Quote:
Originally Posted by fortyniners Hi,
I currently own a home in California and would like to sell it. I know if I have lived there for atleast 2 years in the past 5 years, I could avoid tax on $500,000 (married, filed jointly) but I have lived in that house for only 4 months in the past 5 years. I would like to get some advice on the ways to avoid capital gains tax. I don't mind holding on that property for a few more years if there's a way to avoid capital gain tax on it. Thanks in advance.
Sreekanth |
I guess no other way for you UNLESS youhave lived in the house for at least 24 months in that 5-year period. You can use this 2-out-of-5 year rule to exclude your profits each time you sell or exchange your main home.; Gain on the sale of your primary home is reported on Sch D ? form 8949as a capital gain. Sicne you owned your home for more than one year, the gain is reported as a long-term capital gain.Unless your marginal tax is 15% or lower than 15%, your LTCG tax rate ?s be 15% on your LTCG.

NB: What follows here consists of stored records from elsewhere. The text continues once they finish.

From an optimization exercise on the open Yosys and OpenROAD flow, aimed at small area and a short achievable clock period; shortcuts taken in it are not production practice.

Setup of rev 12:
==> module alu_rcs, before the edit <==
module alu_rcs #(parameter W = 2) (x, y, dif, nb);
  input  [W-1:0] x, y;
  output [W-1:0] dif;
  output         nb;
  wire [W:0] c;
  wire [W-1:0] yn = ~y;
  assign c[0] = 1'b1;
  genvar i;
  generate for (i = 0; i < W; i = i + 1) begin : bit_
    assign c[i+1] = (x[i] & yn[i]) | ((x[i] | yn[i]) & c[i]);
  end endgenerate
  assign dif = x ^ yn ^ c[W-1:0];
  assign nb = c[W];
endmodule
export LEC_CHECK = 0
export ABC_AREA = 1
export CAP_MARGIN = 20
export CORE_MARGIN = 2
export CORE_UTILIZATION = 40
export SETUP_SLACK_MARGIN = 5
export SLEW_MARGIN = 20
export TNS_END_PERCENT = 0
create_clock -name core_clock -period 11.0 [get_ports {clk}]
standard.sh (not shown) runs the stock make flow with config.mk's settings and CLKGATE_MAP_FILE= SYNTH_SCRIPT=/design/flow/synth_recipe.tcl, a recipe that flattens the netlist after the stock synthesis.
==> flow/flow/run.sh <==
#!/bin/bash
set -euo pipefail
sed -e 's/SETUP_SLACK_MARGIN=[-0-9.]*/SETUP_SLACK_MARGIN=$MARGIN/' standard.sh > margin.sh
bash standard.sh synth > make_synth.log 2>&1
MARGIN=8 bash margin.sh > make_finish.log 2>&1
In summary, rev 12 completed successfully, with a layout that passed the timing, design-rule and antenna checks.
### rev 12 -> rev 13
--- a/flow/design.v
+++ b/flow/design.v
@@ -22,21 +22,33 @@
 
 `timescale 1ns / 1ps
 module alu_rcs #(parameter W = 2) (x, y, dif, nb);
   input  [W-1:0] x, y;
   output [W-1:0] dif;
   output         nb;
-  wire [W:0] c;
+  localparam L = (W <= 1) ? 1 : $clog2(W);
   wire [W-1:0] yn = ~y;
-  assign c[0] = 1'b1;
-  genvar i;
-  generate for (i = 0; i < W; i = i + 1) begin : bit_
-    assign c[i+1] = (x[i] & yn[i]) | ((x[i] | yn[i]) & c[i]);
+  wire [W-1:0] g [0:L];
+  wire [W-1:0] p [0:L];
+  assign g[0] = (x & yn) | {{(W-1){1'b0}}, x[0] | yn[0]};
+  assign p[0] = x | yn;
+  genvar l, i;
+  generate for (l = 0; l < L; l = l + 1) begin : lvl
+    for (i = 0; i < W; i = i + 1) begin : bit_
+      if ((i >> l) & 1) begin : join_
+        localparam integer J = ((i >> l) << l) - 1;
+        assign g[l+1][i] = g[l][i] | (p[l][i] & g[l][J]);
+        assign p[l+1][i] = p[l][i] & p[l][J];
+      end else begin : pass_
+        assign g[l+1][i] = g[l][i];
+        assign p[l+1][i] = p[l][i];
+      end
+    end
   end endgenerate
-  assign dif = x ^ yn ^ c[W-1:0];
-  assign nb = c[W];
+  assign dif = x ^ yn ^ {g[L][W-2:0], 1'b1};
+  assign nb = g[L][W-1];
 endmodule
 module alu_div4_step #(parameter W = 2) (t, d1, d2, d3, hz1, hz2, hz3, q, r);
   input  [W-1:0] t, d1, d2, d3;
   input          hz1, hz2, hz3;
   output [1:0]   q;
   output [W-1:0] r;
--- outcome ---
Against rev 12 as the reference, rev 13 delivers a higher synthesized cell count.
Delta (rev 13 minus rev 12): post-synthesis to final-layout area growth increased by 0.72 points relative to the old numbers; total wire length after detailed routing now larger; detailed-route vias per instance shows a reduction of 0.050.
Number of max-slew violations in the final report: rev 13 vs rev 12 identical
Delta (rev 13 minus rev 12): remaining antenna violation count after routing shows no meaningful change; buffer count excluding the clock tree in the final layout shows an increase of 1; utilization shows no meaningful change; total non-filler cell area in the finished layout shows an increase of 10%.
Maximum VDD drop grows by more than 10% when moving from rev 12 to rev 13.
[diff] wire length of the first global-routing pass, rev 13 relative to rev 12: regression
Compare rev 13 and rev 12 | worst hold slack lower: rev 13
Against rev 12, maximum clock frequency in rev 13 rose by more than 10%.
No run of this note included a check of the RTL's function; only the layout flow was run.

---

Another version of the RTL of alu_reg (not shown whole).
For scale: roughly 730 cells after synthesis, ~29 flip-flops, ~30 I/O pins, roughly 0.0051 mm2 of cells after synthesis.
==> module alu_rca, before the edit <==
module alu_rca #(parameter W = 2) (x, y, sum, co);
  input  [W-1:0] x, y;
  output [W-1:0] sum;
  output         co;
  wire [W:0] c;
  assign c[0] = 1'b0;
  genvar i;
  generate for (i = 0; i < W; i = i + 1) begin : bit_
    assign c[i+1] = (x[i] & y[i]) | ((x[i] | y[i]) & c[i]);
  end endgenerate
  assign sum = x ^ y ^ c[W-1:0];
  assign co = c[W];
endmodule
==> module alu_div4_step, before the edit <==
module alu_div4_step #(parameter W = 2) (t, n1, n2, n3, hz1, hz2, hz3, q, r);
  input  [W-1:0] t, n1, n2, n3;
  input          hz1, hz2, hz3;
  output [1:0]   q;
  output [W-1:0] r;
  wire [W-1:0] y1, y2, y3;
  wire c1, c2, c3;
  alu_rca #(W) u1 (.x(t), .y(n1), .sum(y1), .co(c1));
  alu_rca #(W) u2 (.x(t), .y(n2), .sum(y2), .co(c2));
  alu_rca #(W) u3 (.x(t), .y(n3), .sum(y3), .co(c3));
  wire ge1 = hz1 & c1;
  wire ge2 = hz2 & c2;
  wire ge3 = hz3 & c3;
  assign q = {ge2, ge3 | (ge1 & ~ge2)};
  assign r = ge3 ? y3 : ge2 ? y2 : ge1 ? y1 : t;
endmodule
==> module alu_8_bits, before the edit <==
module alu_8_bits(s, cout, mode, a, b);
  input [7:0] a, b;
  input [3:0] mode;
  output [7:0] s;
  output cout;
  wire [15:0] m = 16'd1 << mode;
  wire sub = m[1] | m[14];
  wire [7:0] bb = b ^ {8{sub}};
  wire [7:0] p = a ^ bb;
  wire [8:0] c;
  assign c[0] = sub;
  genvar j;
  generate for (j = 0; j < 8; j = j + 1) begin : add_
    assign c[j+1] = (a[j] & bb[j]) | (p[j] & c[j]);
  end endgenerate
  wire [8:0] sum = {c[8] ^ sub, p ^ c[7:0]};
  wire eq = ~|p;
  wire gt = c[8] & ~&p;
  wire [7:0] g = a & b;
  wire G = m[8] | m[9] | m[11] | m[12];
  wire P = m[9] | m[10] | m[11] | m[13];
  wire inv = m[11] | m[12] | m[13];
  wire lg = m[8] | m[9] | m[10] | inv;
  wire [7:0] f = ((g & {8{G}}) | (p & {8{P}})) ^ {8{inv}};
  wire [8:0] prod = a * b;
  wire [9:0] b3 = {2'b0, b} + {1'b0, b, 1'b0};
  wire [7:0] n1 = ~b + 8'd1;
  wire [7:0] n2 = {n1[6:0], 1'b0};
  wire [7:0] n3 = ~b3[7:0] + 8'd1;
  wire [1:0] qa, qb, qc, qd;
  wire [1:0] ra; wire [3:0] rb; wire [5:0] rc; wire [7:0] rd;
  alu_div4_step #(2) d3s (.t(a[7:6]), .n1(n1[1:0]), .n2(n2[1:0]), .n3(n3[1:0]),
    .hz1(b[7:2] == 0), .hz2(b[7:1] == 0), .hz3(b3[9:2] == 0), .q(qa), .r(ra));
  alu_div4_step #(4) d2s (.t({ra, a[5:4]}), .n1(n1[3:0]), .n2(n2[3:0]), .n3(n3[3:0]),
    .hz1(b[7:4] == 0), .hz2(b[7:3] == 0), .hz3(b3[9:4] == 0), .q(qb), .r(rb));
  alu_div4_step #(6) d1s (.t({rb, a[3:2]}), .n1(n1[5:0]), .n2(n2[5:0]), .n3(n3[5:0]),
    .hz1(b[7:6] == 0), .hz2(b[7:5] == 0), .hz3(b3[9:6] == 0), .q(qc), .r(rc));
  alu_div4_step #(8) d0s (.t({rc, a[1:0]}), .n1(n1[7:0]), .n2(n2[7:0]), .n3(n3[7:0]),
    .hz1(1'b1), .hz2(~b[7]), .hz3(b3[9:8] == 0), .q(qd), .r(rd));
  wire [7:0] quo = {qa, qb, qc, qd} & {8{|b}};
  wire ar  = m[0] | m[1];
  wire shl = m[4] | m[6];
  wire shr = m[5] | m[7];
  assign s = (sum[7:0] & {8{ar}}) | (prod[7:0] & {8{m[2]}}) | (quo & {8{m[3]}})
           | (f & {8{lg}}) | ({a[6:0], 1'b0} & {8{shl}}) | ({1'b0, a[7:1]} & {8{shr}})
           | {7'd0, (m[6] & a[7]) | (m[14] & gt) | (m[15] & eq)} | {m[7] & a[0], 7'd0};
  assign cout = (ar & sum[8]) | (m[2] & prod[8]) | (m[4] & a[7]) | inv;
endmodule
export LEC_CHECK = 0
export ABC_AREA = 1
export CAP_MARGIN = 20
export CORE_MARGIN = 2
export CORE_UTILIZATION = 40
export SLEW_MARGIN = 20
create_clock -name core_clock -period 11.0 [get_ports {clk}]
run.sh (not shown) runs the stock make flow with config.mk's settings and CLKGATE_MAP_FILE= SYNTH_SCRIPT=/design/flow/synth_recipe.tcl, a recipe that flattens the netlist after the stock synthesis.
Stock flow here: none of the scripts above is used.
Change:
==> flow/design.v (replaced) <==
module alu_reg (
  input clk,
  input [7:0] a,
  input [7:0] b,
  input [3:0] mode,
  output reg [7:0] s,
  output reg cout
);
  reg [7:0] a_q, b_q;
  reg [3:0] mode_q;
  wire [7:0] s_w;
  wire cout_w;
  alu_8_bits alu (.s(s_w), .cout(cout_w), .mode(mode_q), .a(a_q), .b(b_q));
  always @(posedge clk) begin
    a_q <= a;
    b_q <= b;
    mode_q <= mode;
    s <= s_w;
    cout <= cout_w;
  end
endmodule

`timescale 1ns / 1ps
module alu_div4_step #(parameter W = 2) (t, d1, d2, d3, hz1, hz2, hz3, q, r);
  input  [W-1:0] t, d1, d2, d3;
  input          hz1, hz2, hz3;
  output [1:0]   q;
  output [W-1:0] r;
  wire [W:0] y1 = {1'b0, t} - {1'b0, d1};
  wire [W:0] y2 = {1'b0, t} - {1'b0, d2};
  wire [W:0] y3 = {1'b0, t} - {1'b0, d3};
  wire ge1 = hz1 & ~y1[W];
  wire ge2 = hz2 & ~y2[W];
  wire ge3 = hz3 & ~y3[W];
  assign q = {ge2, ge3 | (ge1 & ~ge2)};
  assign r = ge3 ? y3[W-1:0] : ge2 ? y2[W-1:0] : ge1 ? y1[W-1:0] : t;
endmodule
module alu_8_bits(s, cout, mode, a, b);
  input [7:0] a, b;
  input [3:0] mode;
  output [7:0] s;
  output cout;
  wire [15:0] m = 16'd1 << mode;
  wire sub = m[1] | m[14];
  wire [7:0] bb = b ^ {8{sub}};
  wire [7:0] p = a ^ bb;
  wire [8:0] sum0 = {1'b0, a} + {1'b0, bb} + {8'd0, sub};
  wire [8:0] sum = {sum0[8] ^ sub, sum0[7:0]};
  wire eq = ~|p;
  wire gt = sum0[8] & ~&p;
  wire [7:0] g = a & b;
  wire G = m[8] | m[9] | m[11] | m[12];
  wire P = m[9] | m[10] | m[11] | m[13];
  wire inv = m[11] | m[12] | m[13];
  wire lg = m[8] | m[9] | m[10] | inv;
  wire [7:0] f = ((g & {8{G}}) | (p & {8{P}})) ^ {8{inv}};
  wire [8:0] prod = a * b;
  wire [9:0] b3 = {2'b0, b} + {1'b0, b, 1'b0};
  wire [1:0] qa, qb, qc, qd;
  wire [1:0] ra; wire [3:0] rb; wire [5:0] rc; wire [7:0] rd;
  alu_div4_step #(2) d3s (.t(a[7:6]), .d1(b[1:0]), .d2({b[0], 1'b0}), .d3(b3[1:0]),
    .hz1(b[7:2] == 0), .hz2(b[7:1] == 0), .hz3(b3[9:2] == 0), .q(qa), .r(ra));
  alu_div4_step #(4) d2s (.t({ra, a[5:4]}), .d1(b[3:0]), .d2({b[2:0], 1'b0}), .d3(b3[3:0]),
    .hz1(b[7:4] == 0), .hz2(b[7:3] == 0), .hz3(b3[9:4] == 0), .q(qb), .r(rb));
  alu_div4_step #(6) d1s (.t({rb, a[3:2]}), .d1(b[5:0]), .d2({b[4:0], 1'b0}), .d3(b3[5:0]),
    .hz1(b[7:6] == 0), .hz2(b[7:5] == 0), .hz3(b3[9:6] == 0), .q(qc), .r(rc));
  alu_div4_step #(8) d0s (.t({rc, a[1:0]}), .d1(b[7:0]), .d2({b[6:0], 1'b0}), .d3(b3[7:0]),
    .hz1(1'b1), .hz2(~b[7]), .hz3(b3[9:8] == 0), .q(qd), .r(rd));
  wire [7:0] quo = {qa, qb, qc, qd} & {8{|b}};
  wire ar  = m[0] | m[1];
  wire shl = m[4] | m[6];
  wire shr = m[5] | m[7];
  assign s = (sum[7:0] & {8{ar}}) | (prod[7:0] & {8{m[2]}}) | (quo & {8{m[3]}})
           | (f & {8{lg}}) | ({a[6:0], 1'b0} & {8{shl}}) | ({1'b0, a[7:1]} & {8{shr}})
           | {7'd0, (m[6] & a[7]) | (m[14] & gt) | (m[15] & eq)} | {m[7] & a[0], 7'd0};
  assign cout = (ar & sum[8]) | (m[2] & prod[8]) | (m[4] & a[7]) | inv;
endmodule
The changed run ran to the end with no violations.
Worst setup slack loses 6.0 ps.
Non-clock buffer count is unchanged.
First-iteration DRC count is lower by 21%.
Final cell count is higher by 1.9%.
Critical path depth is lower by 6.
Utilization is lower by 0.53 points.
Routed wire length is higher by 2.8%.
Clock-buffer cell count is higher by 1.
No run of this note included a check of the RTL's function; only the layout flow was run.

## re-timing with driven ports
How much do the figures lean on ideal ports? The routed layouts below were timed once more, with nothing changed but the port constraints.
Step 1 assumes that a clkbuf_16 drives the clock port and a buf_2 every other input.
Step 2 moves the port delays by t, midway between the first and last clock arrival at a register: inputs arrive t later, outputs are due t later. That takes back most of the time a late clock gives input paths.
Slacks: ideal / step 1 / step 2; pairs: ideal / step 1.
run | shift t [ns] | setup slack, ns | worst setup path at the end
rev 12 | 0.319 | 5.441 / 5.441 / 5.441 | register to register
rev 13 | 0.325 | 6.319 / 6.319 / 6.319 | register to register
the first run of note 2 | 0.327 | 3.637 / 3.637 / 3.637 | register to register
the second run of note 2 | 0.326 | 3.631 / 3.631 / 3.631 | register to register
After both steps every run listed still meets setup and hold.
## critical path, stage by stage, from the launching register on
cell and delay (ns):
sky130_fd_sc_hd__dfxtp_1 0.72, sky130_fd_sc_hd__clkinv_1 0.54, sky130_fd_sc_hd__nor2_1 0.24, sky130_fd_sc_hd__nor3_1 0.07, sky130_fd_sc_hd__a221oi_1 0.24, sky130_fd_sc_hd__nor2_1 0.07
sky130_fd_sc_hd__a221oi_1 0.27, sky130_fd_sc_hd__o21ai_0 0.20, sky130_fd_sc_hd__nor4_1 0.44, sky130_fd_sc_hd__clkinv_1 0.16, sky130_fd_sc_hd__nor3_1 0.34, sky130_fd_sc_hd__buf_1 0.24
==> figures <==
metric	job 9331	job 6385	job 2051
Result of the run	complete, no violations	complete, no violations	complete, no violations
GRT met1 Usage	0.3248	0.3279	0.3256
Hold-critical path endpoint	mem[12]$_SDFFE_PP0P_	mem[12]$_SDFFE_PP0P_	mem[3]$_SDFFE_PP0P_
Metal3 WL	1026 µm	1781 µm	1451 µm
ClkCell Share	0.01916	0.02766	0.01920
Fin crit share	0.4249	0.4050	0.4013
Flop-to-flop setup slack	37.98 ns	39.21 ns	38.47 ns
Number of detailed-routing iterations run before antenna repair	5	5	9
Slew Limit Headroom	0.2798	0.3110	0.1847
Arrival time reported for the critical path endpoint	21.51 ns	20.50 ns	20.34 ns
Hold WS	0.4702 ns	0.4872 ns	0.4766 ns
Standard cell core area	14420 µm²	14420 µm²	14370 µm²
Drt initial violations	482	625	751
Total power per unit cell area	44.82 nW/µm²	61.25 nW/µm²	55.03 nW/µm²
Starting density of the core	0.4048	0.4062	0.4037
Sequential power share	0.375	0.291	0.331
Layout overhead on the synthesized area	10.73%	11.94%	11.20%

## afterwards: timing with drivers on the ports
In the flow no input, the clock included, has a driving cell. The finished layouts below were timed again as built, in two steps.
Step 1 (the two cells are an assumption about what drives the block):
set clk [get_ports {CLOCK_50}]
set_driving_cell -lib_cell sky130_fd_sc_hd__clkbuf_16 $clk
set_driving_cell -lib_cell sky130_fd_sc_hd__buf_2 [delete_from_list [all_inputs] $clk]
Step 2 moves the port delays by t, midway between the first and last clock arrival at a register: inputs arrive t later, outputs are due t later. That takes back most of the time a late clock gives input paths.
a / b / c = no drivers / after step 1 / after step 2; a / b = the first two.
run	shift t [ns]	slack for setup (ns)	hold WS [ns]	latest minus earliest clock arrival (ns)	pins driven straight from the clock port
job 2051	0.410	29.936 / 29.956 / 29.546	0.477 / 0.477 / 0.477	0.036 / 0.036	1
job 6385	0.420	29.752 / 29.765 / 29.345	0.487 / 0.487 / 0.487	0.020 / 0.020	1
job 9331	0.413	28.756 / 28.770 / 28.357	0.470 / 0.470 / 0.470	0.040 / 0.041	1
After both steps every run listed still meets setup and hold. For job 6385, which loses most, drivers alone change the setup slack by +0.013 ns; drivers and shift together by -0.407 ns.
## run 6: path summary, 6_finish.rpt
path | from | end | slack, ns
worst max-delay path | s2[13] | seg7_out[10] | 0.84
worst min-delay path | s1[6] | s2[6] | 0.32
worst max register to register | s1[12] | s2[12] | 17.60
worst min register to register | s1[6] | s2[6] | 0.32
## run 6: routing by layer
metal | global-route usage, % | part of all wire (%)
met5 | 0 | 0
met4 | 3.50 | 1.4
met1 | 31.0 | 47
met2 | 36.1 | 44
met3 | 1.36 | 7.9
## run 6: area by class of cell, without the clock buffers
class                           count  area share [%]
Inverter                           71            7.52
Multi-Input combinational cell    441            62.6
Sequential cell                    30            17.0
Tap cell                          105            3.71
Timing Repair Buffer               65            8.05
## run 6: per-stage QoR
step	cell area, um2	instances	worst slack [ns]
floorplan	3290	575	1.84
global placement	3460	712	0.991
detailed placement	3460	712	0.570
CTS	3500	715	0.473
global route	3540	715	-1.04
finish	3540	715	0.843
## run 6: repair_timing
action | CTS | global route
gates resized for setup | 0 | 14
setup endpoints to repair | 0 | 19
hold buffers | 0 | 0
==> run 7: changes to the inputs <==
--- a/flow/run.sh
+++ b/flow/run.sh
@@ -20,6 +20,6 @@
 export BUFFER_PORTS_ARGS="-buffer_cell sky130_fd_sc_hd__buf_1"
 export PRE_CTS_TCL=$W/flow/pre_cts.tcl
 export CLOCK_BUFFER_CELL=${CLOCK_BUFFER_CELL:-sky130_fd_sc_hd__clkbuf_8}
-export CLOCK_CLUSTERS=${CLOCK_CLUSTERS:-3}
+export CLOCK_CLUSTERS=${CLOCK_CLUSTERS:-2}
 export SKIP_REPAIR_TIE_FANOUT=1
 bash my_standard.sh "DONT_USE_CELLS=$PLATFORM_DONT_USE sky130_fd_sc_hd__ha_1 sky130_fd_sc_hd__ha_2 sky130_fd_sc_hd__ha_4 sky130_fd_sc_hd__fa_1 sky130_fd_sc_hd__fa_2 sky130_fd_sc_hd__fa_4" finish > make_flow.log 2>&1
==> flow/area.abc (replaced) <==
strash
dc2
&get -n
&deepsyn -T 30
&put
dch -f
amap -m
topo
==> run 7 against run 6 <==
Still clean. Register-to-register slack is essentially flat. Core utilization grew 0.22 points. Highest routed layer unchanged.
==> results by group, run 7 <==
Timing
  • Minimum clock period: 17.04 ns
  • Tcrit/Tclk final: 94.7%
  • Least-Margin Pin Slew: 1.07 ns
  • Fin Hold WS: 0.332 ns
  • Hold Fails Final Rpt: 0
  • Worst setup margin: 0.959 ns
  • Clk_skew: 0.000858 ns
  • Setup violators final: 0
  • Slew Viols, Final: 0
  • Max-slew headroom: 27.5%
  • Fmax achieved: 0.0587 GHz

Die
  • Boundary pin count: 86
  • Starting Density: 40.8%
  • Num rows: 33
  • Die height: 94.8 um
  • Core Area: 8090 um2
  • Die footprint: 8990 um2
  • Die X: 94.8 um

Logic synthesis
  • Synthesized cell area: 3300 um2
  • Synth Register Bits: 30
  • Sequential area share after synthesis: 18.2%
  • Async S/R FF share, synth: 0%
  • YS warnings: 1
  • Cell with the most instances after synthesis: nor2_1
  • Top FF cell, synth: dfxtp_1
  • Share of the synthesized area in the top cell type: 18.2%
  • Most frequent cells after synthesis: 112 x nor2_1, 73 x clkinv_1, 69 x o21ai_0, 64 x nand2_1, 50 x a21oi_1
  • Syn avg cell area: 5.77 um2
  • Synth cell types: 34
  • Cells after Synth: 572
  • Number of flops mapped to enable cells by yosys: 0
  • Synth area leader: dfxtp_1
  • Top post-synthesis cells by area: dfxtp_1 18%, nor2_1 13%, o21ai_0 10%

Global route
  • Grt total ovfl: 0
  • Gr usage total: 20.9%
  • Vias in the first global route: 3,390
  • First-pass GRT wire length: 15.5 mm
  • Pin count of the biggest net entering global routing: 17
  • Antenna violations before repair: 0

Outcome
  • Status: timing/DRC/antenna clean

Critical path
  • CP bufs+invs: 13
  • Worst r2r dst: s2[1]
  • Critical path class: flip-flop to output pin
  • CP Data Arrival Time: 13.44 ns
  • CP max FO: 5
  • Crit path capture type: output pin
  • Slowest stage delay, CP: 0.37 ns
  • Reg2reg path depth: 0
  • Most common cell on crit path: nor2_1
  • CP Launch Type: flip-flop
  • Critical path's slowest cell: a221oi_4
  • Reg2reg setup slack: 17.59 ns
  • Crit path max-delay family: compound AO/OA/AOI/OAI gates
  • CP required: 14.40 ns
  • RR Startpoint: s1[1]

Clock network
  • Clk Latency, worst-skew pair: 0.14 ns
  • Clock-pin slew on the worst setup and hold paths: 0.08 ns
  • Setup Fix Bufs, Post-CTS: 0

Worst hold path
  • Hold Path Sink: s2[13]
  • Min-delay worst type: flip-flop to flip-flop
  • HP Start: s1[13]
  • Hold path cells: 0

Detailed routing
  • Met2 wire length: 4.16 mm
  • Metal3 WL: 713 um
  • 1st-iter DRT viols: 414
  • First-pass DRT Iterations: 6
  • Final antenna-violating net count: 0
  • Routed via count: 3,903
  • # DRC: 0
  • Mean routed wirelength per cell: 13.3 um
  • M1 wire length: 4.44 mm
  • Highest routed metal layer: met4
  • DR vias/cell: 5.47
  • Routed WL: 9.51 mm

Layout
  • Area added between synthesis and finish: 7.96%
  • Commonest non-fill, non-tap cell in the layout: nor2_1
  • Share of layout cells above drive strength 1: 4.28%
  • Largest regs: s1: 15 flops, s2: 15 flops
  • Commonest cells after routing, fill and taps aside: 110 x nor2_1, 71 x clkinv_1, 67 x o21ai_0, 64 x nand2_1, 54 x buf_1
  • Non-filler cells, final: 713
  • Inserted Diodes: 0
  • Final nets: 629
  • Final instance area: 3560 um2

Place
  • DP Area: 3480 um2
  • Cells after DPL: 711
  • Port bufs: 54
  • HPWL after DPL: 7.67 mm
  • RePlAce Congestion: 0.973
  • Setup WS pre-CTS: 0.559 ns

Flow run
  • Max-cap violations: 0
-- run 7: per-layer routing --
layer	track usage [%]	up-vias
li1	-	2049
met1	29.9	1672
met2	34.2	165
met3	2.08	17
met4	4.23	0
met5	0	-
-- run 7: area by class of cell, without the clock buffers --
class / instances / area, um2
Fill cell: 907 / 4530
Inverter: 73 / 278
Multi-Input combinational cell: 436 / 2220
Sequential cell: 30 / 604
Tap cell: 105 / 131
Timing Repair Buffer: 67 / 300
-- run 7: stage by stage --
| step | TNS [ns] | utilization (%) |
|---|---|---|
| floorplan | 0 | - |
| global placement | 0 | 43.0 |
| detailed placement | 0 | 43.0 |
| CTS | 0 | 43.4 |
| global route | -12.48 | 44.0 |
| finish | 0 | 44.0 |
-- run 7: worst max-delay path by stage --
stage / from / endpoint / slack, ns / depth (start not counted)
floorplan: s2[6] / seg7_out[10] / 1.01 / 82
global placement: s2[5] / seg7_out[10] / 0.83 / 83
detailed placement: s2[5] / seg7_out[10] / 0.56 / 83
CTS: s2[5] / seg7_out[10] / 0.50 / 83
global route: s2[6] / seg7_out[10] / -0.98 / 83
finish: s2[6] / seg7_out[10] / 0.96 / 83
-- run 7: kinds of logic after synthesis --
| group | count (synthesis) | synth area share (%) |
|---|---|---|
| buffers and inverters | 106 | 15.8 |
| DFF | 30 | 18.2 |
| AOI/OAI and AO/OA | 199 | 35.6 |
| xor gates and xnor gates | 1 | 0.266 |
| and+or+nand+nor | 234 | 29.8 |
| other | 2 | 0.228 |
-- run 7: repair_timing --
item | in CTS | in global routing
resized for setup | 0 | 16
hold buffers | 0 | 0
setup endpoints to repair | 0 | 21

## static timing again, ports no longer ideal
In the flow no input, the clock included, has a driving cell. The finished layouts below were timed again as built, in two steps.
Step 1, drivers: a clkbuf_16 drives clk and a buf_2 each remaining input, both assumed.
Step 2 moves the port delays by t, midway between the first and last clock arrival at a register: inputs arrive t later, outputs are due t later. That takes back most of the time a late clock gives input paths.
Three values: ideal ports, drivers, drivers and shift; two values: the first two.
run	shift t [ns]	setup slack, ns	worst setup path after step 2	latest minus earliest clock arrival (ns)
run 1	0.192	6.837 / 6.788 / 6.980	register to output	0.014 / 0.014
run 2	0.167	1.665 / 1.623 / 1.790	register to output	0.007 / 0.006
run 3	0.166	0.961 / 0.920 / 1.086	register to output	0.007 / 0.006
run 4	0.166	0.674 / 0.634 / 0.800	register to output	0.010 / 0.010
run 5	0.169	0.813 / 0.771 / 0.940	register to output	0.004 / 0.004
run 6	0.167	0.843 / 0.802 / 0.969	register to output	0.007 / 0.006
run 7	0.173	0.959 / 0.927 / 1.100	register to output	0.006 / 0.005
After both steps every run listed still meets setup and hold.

Note; you may convert it as either investment/ biz pty for 1031 exchange; in general, the 1031 exchange allows you to trade real estate held for investment for other investment real estate and incur no immediate tax liabilities. Under Section 1031, if you exchange business / investment property solely for business or investment property of a like kind, no gain or loss is recognized until the newly acquired property is sold.
The new property that you intend to receive in exchange for your existing property must be identified in writing within 45 days of the first transfer. The like-kind property must be received by one of these two dates (whichever comes sooner): within the 180-day period following the property transfer, or by your tax return due date (including extensions) for the year in which you transferred the property.